According to Kunilata Sahoo, who stays with her husband in Satabhaya due to space constraints in the rehabilitation colony, said, “Milk, cheese, curd and ghee used to be the staple food for our children. When they ask for it in the rehab colony, it is not possible for us to shell out around Rs 200 every day to buy these items.”

Her four sons and two daughters-in-law stay at the rehabilitation colony with their children.

“At least 5 per cent of a village’s land should be pasture. If the government knew that it was relocating a livestock-dependent community, it should have made alternative arrangements for this,” Kishore K Mohapatra, Kendrapara Fodder Officer, said.
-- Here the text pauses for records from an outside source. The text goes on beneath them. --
--- config.mk ---
export PLATFORM = sky130hd
export DESIGN_NAME = grant_priority_updater_flat
export DESIGN_NICKNAME = d
export VERILOG_FILES = /design/src/rtl/grant_priority_updater_if.sv /design/src/rtl/grant_priority_updater.sv /design/src/flat_wrapper.sv
export SDC_FILE = /design/constraint.sdc
export NUM_CORES = 1
export LEC_CHECK = 0
export CORE_AREA = 5 5 42 44
export CTS_BUF_LIST = sky130_fd_sc_hd__clkbuf_4
export CTS_CLUSTER_DIAMETER = 30
export DETAILED_ROUTE_END_ITERATION = 8
export DIE_AREA = 0 0 47 49
export GPL_TIMING_DRIVEN = 0
export PLACE_DENSITY = 0.51
export SETUP_SLACK_MARGIN = 0.02
export SYNTH_ARGS = -nofsm -noshare
export SYNTH_HDL_FRONTEND = slang
export SYNTH_SLANG_ARGS = --single-unit
--- constraint.sdc ---
create_clock -name clk -period 1.9 [get_ports clk]
set_input_delay 0.38 -clock clk [delete_from_list [all_inputs] [get_ports clk]]
set_output_delay 0.38 -clock clk [all_outputs]
set_load 0.005 [all_outputs]
--- src/rtl/grant_priority_updater_if.sv ---
// Bundle between the grant-number generator / downstream and the priority updater.
// The master drives requests and handshake; the slave returns the priority order and grant.
interface grant_priority_updater_if #(
    parameter int CANDIDATE = 2
);
    localparam int IW = (CANDIDATE > 1) ? $clog2(CANDIDATE) : 1;

    logic [CANDIDATE-1:0] request_vec;
    logic [IW-1:0]        grant_number;
    logic                 grant_accept;
    logic                 grant_last;
    logic [IW-1:0]        priority_array [0:CANDIDATE-1];
    logic                 grant_valid;
    logic [IW-1:0]        grant_id;
    logic [CANDIDATE-1:0] grant_onehot;
    logic                 locked;

    modport master (
        output request_vec, grant_number, grant_accept, grant_last,
        input  priority_array, grant_valid, grant_id, grant_onehot, locked
    );

    modport slave (
        input  request_vec, grant_number, grant_accept, grant_last,
        output priority_array, grant_valid, grant_id, grant_onehot, locked
    );
endinterface

--- src/rtl/grant_priority_updater.sv ---
// Keeps the LRU priority order for one crossbar output, maps grant_number to a requester,
// holds the grant across multi-beat transfers and demotes the served requester on its last beat.
module grant_priority_updater #(
    parameter int CANDIDATE = 2
) (
    input  logic clk,
    input  logic rst,
    grant_priority_updater_if.slave bus
);
    localparam int IW = (CANDIDATE > 1) ? $clog2(CANDIDATE) : 1;
    localparam logic [IW:0] LAST_POS = (IW+1)'(CANDIDATE - 1);

    typedef enum logic {
        ST_UNLOCKED = 1'b0,
        ST_LOCKED   = 1'b1
    } state_t;

    state_t               state_q, state_d;
    logic [IW-1:0]        locked_id_q, locked_id_d;
    logic [IW-1:0]        prio_q [0:CANDIDATE-1];
    logic [IW-1:0]        prio_d [0:CANDIDATE-1];

    logic                 number_in_range;
    logic [IW-1:0]        grant_id;
    logic                 grant_valid;
    logic                 do_rotate;
    logic [IW-1:0]        rot_pos;
    logic [IW-1:0]        locked_pos;
    logic [CANDIDATE-1:0] locked_match;

    // Non-power-of-2 requester counts leave grant_number codes with no array slot.
    assign number_in_range = ({1'b0, bus.grant_number} <= LAST_POS);

    always_comb begin
        locked_pos = '0;
        for (int i = 0; i < CANDIDATE; i++) begin
            if (locked_match[i]) begin
                locked_pos = IW'(i);
            end
        end
    end

    always_comb begin
        state_d     = state_q;
        locked_id_d = locked_id_q;
        do_rotate   = 1'b0;
        grant_id    = '0;
        grant_valid = 1'b0;
        rot_pos     = bus.grant_number;
        case (state_q)
            ST_UNLOCKED: begin
                if (number_in_range) begin
                    grant_id    = prio_q[bus.grant_number];
                    grant_valid = |bus.request_vec;
                end
                if (grant_valid && bus.grant_accept) begin
                    if (bus.grant_last) begin
                        do_rotate = 1'b1;
                    end else begin
                        state_d     = ST_LOCKED;
                        locked_id_d = grant_id;
                    end
                end
            end
            ST_LOCKED: begin
                grant_id    = locked_id_q;
                grant_valid = bus.request_vec[locked_id_q];
                rot_pos     = locked_pos;
                if (grant_valid && bus.grant_accept && bus.grant_last) begin
                    do_rotate = 1'b1;
                    state_d   = ST_UNLOCKED;
                end
            end
            default: begin
                state_d = ST_UNLOCKED;
            end
        endcase
    end

    // Entries at or behind the served position slide up by one; the served ID goes last.
    genvar gi;
    generate
        for (gi = 0; gi < CANDIDATE; gi++) begin : g_slot
            localparam logic [IW:0] POS = (IW+1)'(gi);
            logic [IW-1:0] shifted;

            if (gi == CANDIDATE - 1) begin : g_tail
                assign shifted = grant_id;
            end else begin : g_body
                assign shifted = prio_q[gi+1];
            end

            assign prio_d[gi]              = (do_rotate && (POS >= {1'b0, rot_pos})) ? shifted : prio_q[gi];
            assign locked_match[gi]        = (prio_q[gi] == locked_id_q);
            assign bus.priority_array[gi]  = prio_q[gi];
            assign bus.grant_onehot[gi]    = grant_valid && (grant_id == IW'(gi));
        end
    endgenerate

    always_ff @(posedge clk or posedge rst) begin
        if (rst) begin
            state_q     <= ST_UNLOCKED;
            locked_id_q <= '0;
            for (int i = 0; i < CANDIDATE; i++) begin
                prio_q[i] <= IW'(i);
            end
        end else begin
            state_q     <= state_d;
            locked_id_q <= locked_id_d;
            for (int i = 0; i < CANDIDATE; i++) begin
                prio_q[i] <= prio_d[i];
            end
        end
    end

    assign bus.grant_valid = grant_valid;
    assign bus.grant_id    = grant_id;
    assign bus.locked      = (state_q == ST_LOCKED);

endmodule

--- src/flat_wrapper.sv ---
// flat-port wrapper written by rule: the top's interface ports become plain ports
module grant_priority_updater_flat 
#(
    parameter int CANDIDATE = 2
)
  (clk, rst, bus_request_vec, bus_grant_number, bus_grant_accept, bus_grant_last, bus_priority_array, bus_grant_valid, bus_grant_id, bus_grant_onehot, bus_locked);
  grant_priority_updater_if #(.CANDIDATE(CANDIDATE)) bus_i ();
  input  logic clk;
  input  logic rst;
  input wire logic [$bits(bus_i.request_vec)-1:0] bus_request_vec;
  input wire logic [$bits(bus_i.grant_number)-1:0] bus_grant_number;
  input wire logic [$bits(bus_i.grant_accept)-1:0] bus_grant_accept;
  input wire logic [$bits(bus_i.grant_last)-1:0] bus_grant_last;
  output wire logic [$bits(bus_i.priority_array)-1:0] bus_priority_array;
  output wire logic [$bits(bus_i.grant_valid)-1:0] bus_grant_valid;
  output wire logic [$bits(bus_i.grant_id)-1:0] bus_grant_id;
  output wire logic [$bits(bus_i.grant_onehot)-1:0] bus_grant_onehot;
  output wire logic [$bits(bus_i.locked)-1:0] bus_locked;
  assign bus_i.request_vec = bus_request_vec;
  assign bus_i.grant_number = bus_grant_number;
  assign bus_i.grant_accept = bus_grant_accept;
  assign bus_i.grant_last = bus_grant_last;
  assign bus_priority_array = {>>{bus_i.priority_array}};
  assign bus_grant_valid = bus_i.grant_valid;
  assign bus_grant_id = bus_i.grant_id;
  assign bus_grant_onehot = bus_i.grant_onehot;
  assign bus_locked = bus_i.locked;
  grant_priority_updater #(.CANDIDATE(CANDIDATE)) u_core (.clk(clk), .rst(rst), .bus(bus_i));
endmodule
==> results_tabular.tex <==
\begin{tabular}{lr}
\hline
Metric & Value \\
\hline
\multicolumn{2}{l}{\textbf{Global routing}} \\
All-Layer GR Usage & under 10\% \\
Vias in the first global route & roughly 310 \\
Number of antenna violations at the first check in global routing & 0 \\
Pin count of the biggest net entering global routing & 8 \\
GRT Residual Overflow & 0 \\
Global-route wire length before repair & roughly 1300 um \\
\multicolumn{2}{l}{\textbf{Timing}} \\
Number of slew-limit violations in the final report & 0 \\
Final clock period utilization by the worst path & 94.2\% \\
Final hold vios & 0 \\
Final count of negative-setup-slack endpoints & 0 \\
Setup clock skew after layout & 4.27 ps \\
Unrepaired setup endpoints after global routing & false \\
Shortest clock period the worst path allows after layout & 1790 ps \\
Fmax & 559 MHz \\
Setup Total Neg Slack & 0 ps \\
Slack of the critical path & 110 ps \\
Slew at the pin closest to its max-slew limit & 273 ps \\
Slew Limit Headroom & 81.3\% \\
\multicolumn{2}{l}{\textbf{Route}} \\
Average routed wire per standard cell & 10.5 um \\
DRC viols & 0 \\
Post-Route WL & about 750 um \\
Vias per Instance & 4.51 \\
Iteration-0 DRC Markers & 2 \\
Number of vias after detailed routing & 325 \\
Router iterations before antenna repair & 2 \\
Post-DRT Antenna Nets & 0 \\
\multicolumn{2}{l}{\textbf{Placed design}} \\
Placed wire-length estimate after detailed placement & 558 um \\
IO buf count & 13 \\
Placed cell area & between 400 and 500 sq um \\
Placer congestion estimate & 0.656 \\
Place WS & -652 ps \\
\multicolumn{2}{l}{\textbf{Synthesis}} \\
Synth cell count leaders & sky130\_fd\_sc\_hd\_\_dfrtp\_1 (3), sky130\_fd\_sc\_hd\_\_inv\_1 (3), sky130\_fd\_sc\_hd\_\_mux2\_2 (3) \\
Number of instances in the synthesized netlist & 33 \\
Biggest area consumer among synthesized cells & sky130\_fd\_sc\_hd\_\_dfrtp\_1 \\
Number of warnings reported in the yosys synthesis log & 0 \\
Cell area after synthesis & 309 sq um \\
Ys async rst share & between 90\% and 100\% \\
Synth area leaders & sky130\_fd\_sc\_hd\_\_dfrtp\_1 (24\%), sky130\_fd\_sc\_hd\_\_mux2\_2 (11\%), sky130\_fd\_sc\_hd\_\_dfstp\_2 (8.5\%), sky130\_fd\_sc\_hd\_\_mux2\_4 (4.9\%), sky130\_fd\_sc\_hd\_\_o211ai\_1 (4.9\%) \\
Synthesized Nets & 40 \\
Number of unique standard cell types used by synthesis & 23 \\
Register area share after synthesis & about 33\% \\
Number of synthesized flops with an enable pin & 0 \\
Fraction of synthesized cell area taken by the top area cell type & 24.3\% \\
Main flop type after synthesis & sky130\_fd\_sc\_hd\_\_dfrtp\_1 \\
Avg Inst Size Synth & 9.37 sq um \\
Number of register bits inferred by synthesis & 4 \\
\multicolumn{2}{l}{\textbf{Setup path}} \\
Max stage delay on crit path & 350 ps \\
Element type at the critical path start & flop \\
Required time of the critical path & 1520 ps \\
Worst setup EP type & output port \\
Classification of the worst setup path & flop to output port \\
Cell at the slowest stage of the critical path & sky130\_fd\_sc\_hd\_\_dfrtp\_1 \\
Critical path, cell by cell & buf\_6 > or2b\_1 > a21oi\_2 > nor2\_1 > dlygate4sd2\_1 \\
Maximum fanout count along the critical path & 3 \\
Worst EP arrival & 1410 ps \\
\multicolumn{2}{l}{\textbf{Clocking}} \\
Cts-stage hold buffer count & 0 \\
Num CTS Buffers & 3 \\
Clock-pin transition on the worst setup and hold timing paths & 40 ps \\
Max Root-Sink Buffers & 2 \\
CTS tree & built \\
Clock insertion delay at the later pin of the skew report & 230 ps \\
Sink count of the clock tree & 4 \\
H-tree levels & 1 \\
Clock tree root driver cell & sky130\_fd\_sc\_hd\_\_clkbuf\_4 \\
\multicolumn{2}{l}{\textbf{Floorplan}} \\
Effective utilization at floorplan & between 20\% and 30\% \\
Height of the chip & a little under 50 um \\
Area of the core & approximately 0.0014 sq mm \\
Die area & 0.00230 sq mm \\
Cell Rows & 14 \\
Boundary pin count & 14 \\
Die W & 47 um \\
\multicolumn{2}{l}{\textbf{Pwr}} \\
Part of the power in registers & 24.3\% \\
Worst IR drop on VDD & roughly 0.45 mV \\
Sw frac & 30.4\% \\
Combinational share of power & between 50\% and 60\% \\
P\_leak & $\sim$0.24 nW \\
Power share of the clock group & 20.9\% \\
Total power density per cell area & 1140 mW/mm\^{}2 \\
Switching power & 187 uW \\
Cell internal pwr & 429 uW \\
\multicolumn{2}{l}{\textbf{Layout}} \\
Layout overhead on the synthesized area & 74.5\% \\
Count of fill cells added during filler insertion & $\sim$160 \\
Layout cell share with drive strength beyond 1 & 42.9\% \\
Final net count & 64 \\
ANT cells & 0 \\
Layout Cell Area excl Fill & 539 sq um \\
\multicolumn{2}{l}{\textbf{Run status}} \\
Status & finished clean \\
\multicolumn{2}{l}{\textbf{Hold path}} \\
Worst hold path type & input port to asynchronous set/reset pin \\
\multicolumn{2}{l}{\textbf{Job}} \\
Number of maximum-capacitance violations & 0 \\
\hline
\end{tabular}
## cell families after synthesis
kind of cell	Yosys count	synth area share, %
multiplexers	5	19.0
AO/OA/AOI/OAI	9	20.6
buffers and inverters	5	9.72
flip-flops	4	32.8
AND/OR/NAND/NOR	10	17.8
## registers in the layout, summed over array words and instances, names as in the netlist
name	count
u_core.g_slot.shifted	1
u_core.bus.priority_array	1
u_core.locked_id_q	1
u_core.bus.locked	1
## layout make-up
class / count / area (sq um) / area share, %
inverters: 3 / 11.3 / 2.09
well taps: 16 / 20.0 / 3.71
plain buffers: 2 / 18.8 / 3.48
clock buffers: 4 / 30.0 / 5.57
flip-flops and latches: 4 / 101 / 18.8
repair buffers: 19 / 163 / 30.2
multi-input cells: 24 / 195 / 36.2
## metal layers
layer	routed length (um)	up-vias	GRT usage, %
li1	-	165	-
met1	367	142	10.2
met2	302	16	9.50
met3	70	2	5.90
met4	14	0	5.53
met5	0	-	0
## power groups by stage
stage / registers [mW] / logic, mW / clock network (mW)
4_1_cts: 0.150 / 0.335 / 0.136
5_1_grt: 0.152 / 0.366 / 0.143
2_1_floorplan: 0.147 / 0.167 / 0
3_5_place_dp: 0.156 / 0.296 / 0
6_report: 0.150 / 0.338 / 0.128
3_3_place_gp: 0.155 / 0.300 / 0
## critical path: cells and delay by family (launching register included)
| kind | cells | cell delay (ps) |
|---|---|---|
| compound gates | 1 | 150 |
| buf+inv | 2 | 370 |
| flops | 1 | 350 |
| simple gates | 2 | 310 |
## path summary, 6_finish.rpt
path                                    start                      endpoint  slack [ps]  cells after the start
max                         u_core.bus.locked               bus_grant_valid         110                      5
min                                       rst            u_core.locked_id_q         320                      2
max reg2reg                 u_core.bus.locked  u_core.bus.priority_array[1]         430                      5
min reg2reg                u_core.locked_id_q            u_core.locked_id_q         620                      1
max in group asynchronous                 rst      u_core.g_slot[0].shifted        1350                      2
min in group clk           u_core.locked_id_q            u_core.locked_id_q         620                      1
## stage by stage
stage / utilization [%] / power [mW] / std cells / hold WS (ps)
after global placement: 32.8 / 0.455 / 62 / 574
after floorplan: - / 0.314 / 33 / 145
after global routing: 38.5 / 0.661 / 72 / 359
after CTS: 37.9 / 0.621 / 71 / 321
after detailed placement: 32.8 / 0.452 / 62 / 578
final: 38.5 / 0.616 / 72 / 323
## timing repair
item                       CTS  global route
resized for setup           18             0
setup endpoints to repair    4             1
cloned                       0             0
buffers inserted             5             1
pin swaps                    3             0
## cell usage in the layout, fill, tap and decap left out, drive strengths merged, types with 2 or more instances in the layout
cell type	netlist	routed
dfrtp	3	3
clkbuf	0	4
clkdlybuf4s50	0	7
buf	2	10
dlygate4sd2	0	3
nor2	2	2
inv	3	3
mux2	4	4
nor3	2	2
o211ai	2	2
a21oi	2	2
Note: power is estimated with default switching activity, not from simulation.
“There are schemes of the government to support individual cattle farmers in growing fodder for their livestock. But in Bagapatia, it may not be viable as each household won only 10 decimal land. To avail the benefits of the scheme, a farmer has to devote at least half an acre of land. However, the government can support if the people can raise a few acres of land on a community basis,” he said, adding that he will take a stock of the situation and initiate steps to support the farmers.

However, he lamented that the salinity of the area may play spoilsport.

Ranjan Panda, a senior water and climate expert, says that almost about one third of Odisha’s coastline is now vulnerable to sea ingress due to climate change.

“The Satabhaya example should warn policy makers not to be complacent any further on the multiple impacts of sea-level rise,” he said.

“What Odisha now needs is a strong policy to deal with climate refugees and if needed, it should do its best to access global climate funds for making the rehabilitation packages work for such vulnerable communities,” Panda added.